Ask HN: Yet another music website? What do you think of it? - nico_weezic

Hi,<p>Weezic is the website we are currently working on.
And it is not meant to be "yet another music website".<p>Weezic is the online resource for musicians who play classical music. And we believe weezic.com is going to change the way people practice, learn, and play classical music.<p>That's what we are trying to build.
For the moment, what we have is just a start: a fresh beta release that needs to be criticized.<p>Whether you are a musician, a designer, a developer, an entrepreneur, no matter the point of view from which you review it, and the more diversified, the better.<p>Have a look at it on http://weezic.com... 
... and please tell us what you think of it!<p>Thanks a lot in advance for your comments on 
- the idea
- the app itself
- the content<p>The Weezic Team
Weezic, We. Play. Music
======
keiferski
Clickable: <http://www.weezic.com>

1\. What's with the name? It reminds me of two things: Weezer, the band, and
Weezy, as in the rapper Lil Wayne. Neither of which have anything to do with
classical music. But I'm no musician, so I might be missing a reference.
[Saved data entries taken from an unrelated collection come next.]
### src/rtl/serial_add_ctrl.sv
// Bit-serial add/sub controller: streams WIDTH operand bits LSB first through one
// full-adder cell and presents sum, carry and signed overflow on a valid/ready port.
module serial_add_ctrl
  import arith_pkg::*;
#(
  parameter int unsigned WIDTH = DefaultWidth,
  localparam int unsigned CNT_W = cnt_width(WIDTH)
) (
  input  logic             clk,
  input  logic             rst_n,
  input  logic             start_valid,
  output logic             start_ready,
  input  logic [WIDTH-1:0] a,
  input  logic [WIDTH-1:0] b,
  input  logic             cin,
  input  logic             sub,
  output logic [WIDTH-1:0] sum,
  output logic             cout,
  output logic             ovf,
  output logic             done_valid,
  input  logic             done_ready,
  output logic             busy
);

  state_e state_q, state_d;

  logic [WIDTH-1:0] a_sh_q, a_sh_d;
  logic [WIDTH-1:0] b_sh_q, b_sh_d;
  logic [WIDTH-1:0] sum_sh_q, sum_sh_d;
  logic [WIDTH-1:0] sum_q, sum_d;
  logic [CNT_W-1:0] cnt_q, cnt_d;
  logic             carry_q, carry_d;
  logic             cout_q, cout_d;
  logic             ovf_q, ovf_d;

  logic             fa_s, fa_co;
  logic             last_bit;
  logic [WIDTH-1:0] sum_shifted;

  fulladder u_fa (
    .a   (a_sh_q[0]),
    .b   (b_sh_q[0]),
    .cin (carry_q),
    .s   (fa_s),
    .co  (fa_co)
  );

  // New sum bit enters at the MSB so the result is aligned after WIDTH shifts.
  if (WIDTH == 1) begin : g_sum_w1
    assign sum_shifted = fa_s;
  end else begin : g_sum_wn
    assign sum_shifted = {fa_s, sum_sh_q[WIDTH-1:1]};
  end

  assign last_bit = (state_q == StRun) && (cnt_q == CNT_W'(WIDTH - 1));

  // State register
  always_ff @(posedge clk or negedge rst_n) begin
    if (!rst_n) begin
      state_q <= StIdle;
    end else begin
      state_q <= state_d;
    end
  end

  // Next-state logic
  always_comb begin
    state_d = state_q;
    unique case (state_q)
      StIdle:  if (start_valid) state_d = StRun;
      StRun:   if (last_bit)    state_d = StDone;
      StDone:  if (done_ready)  state_d = StIdle;
      default: state_d = StIdle;
    endcase
  end

  // Outputs depend on state only, so there is no input-to-output path.
  always_comb begin
    start_ready = (state_q == StIdle);
    done_valid  = (state_q == StDone);
    busy        = (state_q != StIdle);
  end

  // Datapath next-state
  always_comb begin
    a_sh_d   = a_sh_q;
    b_sh_d   = b_sh_q;
    sum_sh_d = sum_sh_q;
    carry_d  = carry_q;
    cnt_d    = cnt_q;
    sum_d    = sum_q;
    cout_d   = cout_q;
    ovf_d    = ovf_q;
    unique case (state_q)
      StIdle: begin
        if (start_valid) begin
          // Subtraction is a + ~b + 1: invert b and force the initial carry.
          a_sh_d  = a;
          b_sh_d  = sub ? ~b : b;
          carry_d = sub ? 1'b1 : cin;
          cnt_d   = '0;
        end
      end
      StRun: begin
        a_sh_d   = a_sh_q >> 1;
        b_sh_d   = b_sh_q >> 1;
        sum_sh_d = sum_shifted;
        carry_d  = fa_co;
        cnt_d    = last_bit ? '0 : cnt_q + CNT_W'(1);
        if (last_bit) begin
          // carry_q is the carry into the MSB on this cycle.
          sum_d  = sum_shifted;
          cout_d = fa_co;
          ovf_d  = carry_q ^ fa_co;
        end
      end
      default: ;
    endcase
  end

  always_ff @(posedge clk or negedge rst_n) begin
    if (!rst_n) begin
      a_sh_q   <= '0;
      b_sh_q   <= '0;
      sum_sh_q <= '0;
      sum_q    <= '0;
      cnt_q    <= '0;
      carry_q  <= 1'b0;
      cout_q   <= 1'b0;
      ovf_q    <= 1'b0;
    end else begin
      a_sh_q   <= a_sh_d;
      b_sh_q   <= b_sh_d;
      sum_sh_q <= sum_sh_d;
      sum_q    <= sum_d;
      cnt_q    <= cnt_d;
      carry_q  <= carry_d;
      cout_q   <= cout_d;
      ovf_q    <= ovf_d;
    end
  end

  assign sum  = sum_q;
  assign cout = cout_q;
  assign ovf  = ovf_q;

  cnt_in_range_a : assert property (@(posedge clk) disable iff (!rst_n)
    (state_q == StRun) |-> (cnt_q <= CNT_W'(WIDTH - 1)));

  result_stable_a : assert property (@(posedge clk) disable iff (!rst_n)
    (state_q == StDone) |=> ($stable(sum_q) && $stable(cout_q) && $stable(ovf_q)));

endmodule
File: src/rtl/xbee_uart_tx_pkg.sv
// ----------------------------------------------------------------------------
// xbee_uart_tx_pkg
//
// Definitions shared by the XBee UART transmit path and the baud tick
// generator that feeds it:
//   - tx_state_e   : transmit FSM state encoding
//   - Def*         : default frame format and buffer depth
//   - ClkFreqHz,
//     BaudRate,
//     BaudDiv      : clock / baud constants; BaudDiv is the tick generator's
//                    rounded clocks-per-bit figure (10417 at 100 MHz, 9600 bps)
//   - frame_ticks(): number of bit periods in one frame
// ----------------------------------------------------------------------------
package xbee_uart_tx_pkg;

    typedef enum logic [1:0] {
        StIdle  = 2'd0,
        StStart = 2'd1,
        StData  = 2'd2,
        StStop  = 2'd3
    } tx_state_e;

    localparam int unsigned DefDataBits  = 8;
    localparam int unsigned DefStopBits  = 1;
    localparam int unsigned DefFifoDepth = 4;

    localparam int unsigned ClkFreqHz = 100_000_000;
    localparam int unsigned BaudRate  = 9600;
    localparam int unsigned BaudDiv   = (ClkFreqHz + BaudRate / 2) / BaudRate;

    // Start bit + data bits + stop bits.
    function automatic int unsigned frame_ticks(input int unsigned data_bits,
                                                input int unsigned stop_bits);
        return 1 + data_bits + stop_bits;
    endfunction

endpackage
--- config.mk ---
export PLATFORM = sky130hd
export DESIGN_NAME = mem_wb_skid_reg
export DESIGN_NICKNAME = d
export VERILOG_FILES = /design/src/rtl/mem_wb_skid_reg.sv
export SDC_FILE = /design/constraint.sdc
export NUM_CORES = 1
export LEC_CHECK = 0
export ABC_AREA = 1
export CAP_MARGIN = 20
export CORE_MARGIN = 5
export CORE_UTILIZATION = 45
export DETAILED_ROUTE_END_ITERATION = 8
export PLACE_DENSITY = 0.72
export SYNTH_ARGS = -nofsm -noshare
export SYNTH_HDL_FRONTEND = slang
export SYNTH_SLANG_ARGS = --single-unit
export TNS_END_PERCENT = 10
--- constraint.sdc ---
create_clock -name clk -period 3.05 [get_ports clk]
set_input_delay 0.305 -clock clk [delete_from_list [all_inputs] [get_ports clk]]
set_output_delay 0.305 -clock clk [all_outputs]
set_load 0.1 [all_outputs]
2\. I'm no designer, but I think you have slightly too many colors on the home
page. Try to limit it to no more than 5, total (including the background,
borders, etc.)

Other design issues: the "become a weezician" shouldn't be in all caps, as the
"Learn more..." isn't. On the same button, I'd reverse the colors; blue seems
to indicate "You are here," but you're using it as a link.

3\. I like the idea, but again, I'm not a musician, so my opinion means
nothing. That said, the intro lines definitely need to be re-written.

 _Are you looking for a classical work to play? For each work, enjoy instantly
all the quality resources you need._

I'm not quite sure how to reword it, perhaps something like... "Classical
sheetmusic at your fingertips."

It is a lot more polished than most beta-type sites though, so good work!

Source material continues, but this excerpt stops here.